For a complete list of course offerings in Health Care and the Law, including full descriptions and faculty who will be teaching the offerings in 2008-2009, refer to the online Curriculum Guide.
Situations involving physical health and well-being, especially the availability and quality of life-saving treatments, are compelling subjects for judges and juries. Health care represents nearly $2 trillion annually of American economic activity, much of that expense associated with innovations in diagnostic imaging, surgery, pharmaceuticals, and biotechnology. Health care is also a paradigmatic regulated industry in which even the most committed "free-market" advocates acknowledge the inevitability of significant government involvement.
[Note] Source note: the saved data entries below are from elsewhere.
Context: an optimization exercise on an open-source flow, tuned for small area, a short achievable clock period and few clock cycles per item. The choices shown serve that exercise and are no tape-out recipe. At most, simulation tests tie the RTL to the original design; equivalence was not proved. Only the layout flow was run in run 2; the RTL was not checked for function there. Power and IR drop assume default switching activity.

==> flow/design.v (outline; a module is shown in full before it is edited, if it fits) <==
// module conv_pair_top: 1018 lines
// module conv_fa: 10 lines
// module conv_sign_word: 29 lines
// module conv_nand2: 3 lines
// module conv_nor2: 3 lines
// module conv_xor2: 3 lines
// module conv_xnor2: 3 lines
// module conv_inv: 3 lines
// module conv_aoi21: 3 lines
// module conv_oai21: 3 lines
// module conv_mux2: 3 lines
// module conv_mux2i: 3 lines
module conv_pair_top (
    input  logic                 clk_i,
    input  logic                 reset_i,
    input  logic                 win_valid_i,
    input  logic [127:0]         win_i,            
    output logic                 credit_o,
    input  logic                 credit_i,
    output logic                 result_valid_o,
    output logic [31:0]          result_o          
);
  // ...
==> flow/flow/run.sh <==
#!/bin/bash
set -euo pipefail
bash standard.sh SETUP_SLACK_MARGIN=5.2 BUFFER_PORTS_ARGS="-buffer_cell sky130_fd_sc_hd__buf_1" finish > make.log 2>&1
==> flow/standard.sh <==
#!/bin/bash
# synth_recipe.tcl (not shown) runs the flow's synth.tcl, then flattens the netlist and writes it again
# the make line also repeats each setting of config.mk as NAME=value (left out here)
make -C /OpenROAD-flow-scripts/flow DESIGN_CONFIG=/design/flow/config.mk WORK_HOME=/design/flow/orfs CLKGATE_MAP_FILE= SYNTH_SCRIPT=/design/flow/synth_recipe.tcl "${@:-finish}"
==> flow/config.mk <==
export PLATFORM = sky130hd
export DESIGN_NAME = conv_pair_top
export DESIGN_NICKNAME = conv_pair_top
export VERILOG_FILES = /design/flow/design.v
export SDC_FILE = /design/flow/constraint.sdc
export NUM_CORES = 4
export LEC_CHECK = 0
export CAP_MARGIN = 20
export CORE_MARGIN = 2
export CORE_UTILIZATION = 50
export CTS_BUF_LIST = sky130_fd_sc_hd__clkbuf_4 sky130_fd_sc_hd__clkbuf_8
export PLACE_DENSITY = 0.75
export SETUP_SLACK_MARGIN = 5.0
export SLEW_MARGIN = 20
export SYNTH_HIERARCHICAL = 1
export SYNTH_MINIMUM_KEEP_SIZE = 0
==> flow/constraint.sdc <==
create_clock -name core_clock -period 10.0 [get_ports {clk_i}]
set_input_delay 2.0000 -clock core_clock [delete_from_list [all_inputs] [get_ports {clk_i}]]
set_output_delay 2.0000 -clock core_clock [all_outputs]
set_load 0.01 [all_outputs]
==> run_results.csv, run 1 <==
group,metric,value,unit
global_route,grt_pass1_vias,5298,
drt,topRoutingLayerUsed,"met5",
timing,fin_crit,4680,ps
global_route,grt_use_total,19.9,%
critical_path,critPathTopFamily,"adder cells",
final_layout,multi_input_area_share,57.6,%
synth,synth_top_family_by_area,"adder cells",
power,seq_power_share,26.5,%
critical_path,crit_buf_inv,2,
place,port_buffers,147,
final_layout,clock_area_share,2.60,%
synth,synth_top_area_share,31.4,%
final_layout,multi_input_comb_area,0.00486,mm²
critical_path,r2r_slack,7850,ps
synth,synth-edff-count,68,
synth,dominantRegCellSynth,"edfxtp_1",
synth,syn_inst,655,
final_layout,nFlopsAndLatches,74,
outcome,status,"complete, no violations",
power,power_leakage,3.31,nW
critical_path,cp.depth,11,
clock_tree,postCtsHoldBufs,0,
timing,max_freq,214,MHz
die,taps,184,
final_layout,drive_gt1_share,11.1,%
global_route,grt_max_degree,36,
Testbench counts, summed over its fixed seeds: cycles 968, items 960.
Context: an optimization exercise on an open-source flow, tuned for small area, a short achievable clock period and few clock cycles per item. The choices shown serve that exercise and are no tape-out recipe. No activity file was given, so power comes from the tool's default toggle rates.

delta:
Design running_mean_variance_stats, start of the top module:
module running_mean_variance_stats (
    input  logic        aclk,
    input  logic        aresetn,
    input  logic        cfg_valid,
    output logic        cfg_ready,
    input  logic [47:0] cfg_data,
    input  logic        s_tvalid,
    output logic        s_tready,
    input  logic [31:0] s_tdata,    
    input  logic        s_tuser,    
    output logic        m_tvalid,
    input  logic        m_tready,
    output logic [119:0] m_tdata
);
==> flow/config.mk <==
export PLATFORM = sky130hd
export DESIGN_NAME = running_mean_variance_stats
export DESIGN_NICKNAME = running_mean_variance_stats
export VERILOG_FILES = /design/flow/design.v
export SDC_FILE = /design/flow/constraint.sdc
export NUM_CORES = 4
export LEC_CHECK = 0
export CAP_MARGIN = 20
export CORE_MARGIN = 2
export CORE_UTILIZATION = 40
export SETUP_SLACK_MARGIN = 5
export SLEW_MARGIN = 20
==> flow/constraint.sdc <==
create_clock -name core_clock -period 10.0 [get_ports {aclk}]
set_input_delay 2.0000 -clock core_clock [delete_from_list [all_inputs] [get_ports {aclk}]]
set_output_delay 2.0000 -clock core_clock [all_outputs]
set_load 0.01 [all_outputs]
run.sh (not shown) runs the stock make flow with config.mk's settings and CLKGATE_MAP_FILE= SYNTH_SCRIPT=/design/flow/synth_recipe.tcl, a recipe that flattens the netlist after the stock synthesis.
Input changes introduced in epsilon (baseline for comparison: delta):
-- flow/design.v --
<<< delta, line 59
    logic n_ge3;                   
    logic u_start;
    assign u_start = p_v && !u_run && !u_done;
    logic need_u;
    assign need_u = xm_reg || stale_reg;
>>> epsilon, line 59
    logic n_ge3;                   
    logic u_start;
    logic h_load;
    logic u_free, u_start_p, u_start_d;
    assign u_free    = !u_run && (!u_done || h_load);
    assign u_start_p = p_v && u_free;
    assign u_start_d = disp && need_u && !p_v && u_free;
    assign u_start   = u_start_p || u_start_d;
    logic [47:0] u_src;
    assign u_src = (u_start_d && xm_reg) ? b_new : busy_reg;
    logic need_u;
    assign need_u = xm_reg || stale_reg;
<<< delta, line 93
    assign f_sub = f_hsub;
    assign f_add = f_hen ? ({32'd0, f_d1} ^ {64{f_sub}}) : 64'd0;
    logic [64:0] f_hsum;
    assign f_hsum = {f_acc2, 1'b1} + {f_add, f_sub};
    assign f_hor  = f_hsum[64:1];
    logic [65:0] s_ca, s_cb, s_cc, s_cs, s_cy;
    logic [66:0] s_sum;
>>> epsilon, line 100
    assign f_sub = f_hsub;
    assign f_add = f_hen ? ({32'd0, f_d1} ^ {64{f_sub}}) : 64'd0;
    logic [65:0] s_ca, s_cb, s_cc, s_cs, s_cy;
    logic [66:0] s_sum;
<<< delta, line 104
    assign s_cs  = s_ca ^ s_cb ^ s_cc;
    assign s_cy  = (s_ca & s_cb) | (s_ca & s_cc) | (s_cb & s_cc);
    assign s_sum = {s_cs, f_sub} + {s_cy[64:0], 1'b0, f_sub};
    assign s_new = s_sum[65] ? 64'hFFFF_FFFF_FFFF_FFFF : s_sum[64:1];
    logic [31:0] mean_new, n_new, k_new;
>>> epsilon, line 108
    assign s_cs  = s_ca ^ s_cb ^ s_cc;
    assign s_cy  = (s_ca & s_cb) | (s_ca & s_cc) | (s_cb & s_cc);
    logic [66:0] h_a, h_b;
    assign h_a   = f_cnt[5] ? {s_cs, f_sub} : {2'b00, f_acc2, 1'b1};
    assign h_b   = f_cnt[5] ? {s_cy[64:0], 1'b0, f_sub} : {{2{f_add[63]}}, f_add, f_sub};
    assign s_sum = h_a + h_b;
    assign f_hor = s_sum[64:1];
    assign s_new = s_sum[65] ? 64'hFFFF_FFFF_FFFF_FFFF : s_sum[64:1];
    logic [31:0] mean_new, n_new, k_new;
<<< delta, line 122
    logic h_pop;
    assign h_pop = commit_b || (commit_s && f_util);
    logic h_load;
    assign h_load = u_done && (!h_v || h_pop);
    logic [65:0] r_r4;
>>> epsilon, line 130
    logic h_pop;
    assign h_pop = commit_b || (commit_s && f_util);
    assign h_load = u_done && (!h_v || h_pop);
    logic [65:0] r_r4;
<<< delta, line 183
            end
            if (disp) begin
                if (need_u) begin
                    p_v    <= 1'b1;
                    p_busy <= xm_reg;
>>> epsilon, line 190
            end
            if (disp) begin
                if (need_u && !u_start_d) begin
                    p_v    <= 1'b1;
                    p_busy <= xm_reg;
<<< delta, line 218
                p_v      <= 1'b0;
                u_run    <= 1'b1;
                u_isbusy <= p_busy;
                u_cnt    <= 5'd0;
                u_tz     <= (total_reg == 48'd0);
>>> epsilon, line 225
                p_v      <= 1'b0;
                u_run    <= 1'b1;
                u_isbusy <= u_start_p ? p_busy : xm_reg;
                u_cnt    <= 5'd0;
                u_tz     <= (total_reg == 48'd0);
<<< delta, line 279
        end
        if (u_start) begin
            u_rem <= {1'b0, busy_reg[47:1]};
            u_bit <= busy_reg[0];
        end else begin
            u_rem <= u_ge ? u_diff[47:0] : u_sh[47:0];
>>> epsilon, line 286
        end
        if (u_start) begin
            u_rem <= {1'b0, u_src[47:1]};
            u_bit <= u_src[0];
        end else begin
            u_rem <= u_ge ? u_diff[47:0] : u_sh[47:0];
==> comparison <==
In epsilon the implementation ran to completion but is not tape-out ready, as the final checks report capacitance limit, slew limit.
Compared with delta, epsilon shows design area that has gone down slightly.
Looking at post-synthesis compound-gate area fraction across delta and epsilon, the one that comes out lower is epsilon.
Between delta and epsilon, mean number of vias per cell increased.
Count of clock-buffer cells in the layout in epsilon vs delta: down 9
Met1 demand-to-capacity share in global routing (epsilon over delta): decrease, 2.3 points
The power of epsilon was inferior to that of delta.
No functional check of the RTL was part of any run of this note.


## the reference run
Another version of the RTL of running_mean_variance_stats (not shown whole).
Size in the first run: about 6900 cells after synthesis, about 710 flip-flops, about 210 I/O pins, roughly 55000 um^2 of cells after synthesis.
## running_mean_variance_stats
module running_mean_variance_stats (
    input  logic        aclk,
    input  logic        aresetn,
    input  logic        cfg_valid,
    output logic        cfg_ready,
    input  logic [47:0] cfg_data,
    input  logic        s_tvalid,
    output logic        s_tready,
    input  logic [31:0] s_tdata,    
    input  logic        s_tuser,    
    output logic        m_tvalid,
    input  logic        m_tready,
    output logic [119:0] m_tdata
);
make LEC_CHECK=0 CAP_MARGIN=20 CORE_MARGIN=2 CORE_UTILIZATION=40 SETUP_SLACK_MARGIN=5 SLEW_MARGIN=20 finish   # period 10.0 ns
The reference run completed every stage of the flow, and the final layout passed the timing, design-rule and antenna checks.
For the trial run, these inputs were changed with respect to the reference run:
-- flow/design.v --
<<< the reference run, line 34
    assign x_in  = s_tdata;
    assign xm_in = s_tuser;
    logic        f_busy, f_neg, f_util;
    logic        f_hen, f_hsub;    
    logic [5:0]  f_cnt;
    logic [31:0] f_rem, f_nq, f_d1;
>>> the trial run, line 34
    assign x_in  = s_tdata;
    assign xm_in = s_tuser;
    logic        f_busy, f_neg, f_dbit, f_qbit, f_util;
    logic [5:0]  f_cnt;
    logic [31:0] f_rem, f_nq, f_d1;
<<< the reference run, line 87
    logic        f_sub;
    logic [63:0] f_add;
    assign f_sub = f_hsub;
    assign f_add = f_hen ? ({32'd0, f_d1} ^ {64{f_sub}}) : 64'd0;
    logic [64:0] f_hsum;
    assign f_hsum = {f_acc2, 1'b1} + {f_add, f_sub};
>>> the trial run, line 86
    logic        f_sub;
    logic [63:0] f_add;
    assign f_sub = f_qbit && !f_dbit;
    assign f_add = (f_dbit ^ f_qbit) ? ({32'd0, f_d1} ^ {64{f_sub}}) : 64'd0;
    logic [64:0] f_hsum;
    assign f_hsum = {f_acc2, 1'b1} + {f_add, f_sub};
<<< the reference run, line 181
                    f_neg  <= xm_diff[32];
                    f_d1   <= d1_new;
                    f_hsub <= 1'b0;
                    if (n_ge3) begin
                        f_cnt  <= 6'd2;
                        f_nq   <= {d1_new[29:0], 2'b00};
                        f_acc  <= d1_new[31] ? {32'd0, d1_new} : 64'd0;
                        f_hen  <= d1_new[30];
                    end else begin
                        f_cnt  <= 6'd0;
                        f_nq   <= d1_new;
                        f_acc  <= '0;
                        f_hen  <= 1'b0;
                    end
                end
>>> the trial run, line 180
                    f_neg  <= xm_diff[32];
                    f_d1   <= d1_new;
                    f_qbit <= 1'b0;
                    if (n_ge3) begin
                        f_cnt  <= 6'd2;
                        f_nq   <= {d1_new[29:0], 2'b00};
                        f_acc  <= d1_new[31] ? {32'd0, d1_new} : 64'd0;
                        f_dbit <= d1_new[30];
                    end else begin
                        f_cnt  <= 6'd0;
                        f_nq   <= d1_new;
                        f_acc  <= '0;
                        f_dbit <= 1'b0;
                    end
                end
<<< the reference run, line 197
            if (f_busy && !f_cnt[5]) begin
                f_nq   <= {f_nq[30:0], f_ge};
                f_hen  <= f_nq[31] ^ f_ge;
                f_hsub <= f_ge && !f_nq[31];
                f_acc  <= f_hor;
                f_cnt  <= f_cnt + 6'd1;
>>> the trial run, line 196
            if (f_busy && !f_cnt[5]) begin
                f_nq   <= {f_nq[30:0], f_ge};
                f_dbit <= f_nq[31];
                f_qbit <= f_ge;
                f_acc  <= f_hor;
                f_cnt  <= f_cnt + 6'd1;
<<< the reference run, line 245
                    r_cnt <= 5'd2;
                    s_reg <= {s_new[59:0], s_new[63:60]};
                end else begin
                    r_cnt <= 5'd0;
>>> the trial run, line 244
                    r_cnt <= 5'd2;
                    s_reg <= {s_new[59:0], s_new[63:60]};
                end else if (|n_reg[31:2]) begin
                    r_cnt <= 5'd1;
                    s_reg <= {s_new[61:0], s_new[63:62]};
                end else begin
                    r_cnt <= 5'd0;
<<< the reference run, line 274
        if (commit_s) begin
            r_q <= '0;
            if (|n_reg[31:4]) r_rem <= {60'd0, s_new[63:60]};
            else              r_rem <= '0;
        end else begin
            r_rem <= r_b ? r_diff[63:0] : r_r4[63:0];
>>> the trial run, line 276
        if (commit_s) begin
            r_q <= '0;
            if (|n_reg[31:4])      r_rem <= {60'd0, s_new[63:60]};
            else if (|n_reg[31:2]) r_rem <= {62'd0, s_new[63:62]};
            else                   r_rem <= '0;
        end else begin
            r_rem <= r_b ? r_diff[63:0] : r_r4[63:0];
Findings:
As far as area taken by flip-flops and latches is concerned, the trial run and the reference run perform about the same.
The hold slack was comparable across the reference run and the trial run.
Via count (the trial run vs. the reference run) decreases slightly
Comparing the reference run and the trial run, highest cell delay on the worst timing path is lower on the reference run.
From the reference run to the trial run the numbers moved as follows: maximum frequency decreased about 3%, power consumption increased 0.37%, layout buffering overhead excluding clock cells increased 0.68 points.
Diff the trial run..the reference run | cell area | negligible
The trial run against the reference run: area added between synthesis and finish higher, non-clock buffer count higher, basic-gate share of the synthesized area counting and, or, nand and nor cells roughly the same, proportion of cell area occupied by registers roughly the same.
Between the reference run and the trial run, the difference in leakage dissipation is negligible.
No functional check of the RTL was part of any run of this note.


The RTL this note starts from:
==> flow/design.v <==
package rmvs_pkg;
    localparam int FRAC_BITS = 16;
    localparam int CNT_W     = 32;
    localparam int VAL_W     = 32;
    localparam int SQ_W      = 64;
    localparam int BUSY_W    = 48;
    localparam int UTIL_W    = 17;
    localparam logic MODE_SAMPLE = 1'b0;
    localparam logic MODE_BUSY   = 1'b1;
endpackage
Moreover, because health care constitutes such a large and rapidly growing portion of the American economy, difficult issues of expense, equity, and individual rights frequently attract public attention and debate.
Columbia students are introduced to issues involving health care and the law in their first year, examining individual disputes over medical care (in Torts and Contracts) as well as debates over social policy (in Foundations of the Regulatory State). In their second and third years, students may pursue a more comprehensive understanding of the legal relationships among patients, health care providers and government. Columbia offers courses and seminars dealing with the structure and regulation of health care (such as health law, food and drug law and biotechnology) and with social and ethical challengs to the health care system (such as bioethics, reproductive health, organ transplantation and managed care). Columbia's health care curriculum also provides a looking glass through which law students can better appreciate their own roles and responsibilities by examining those of another profession.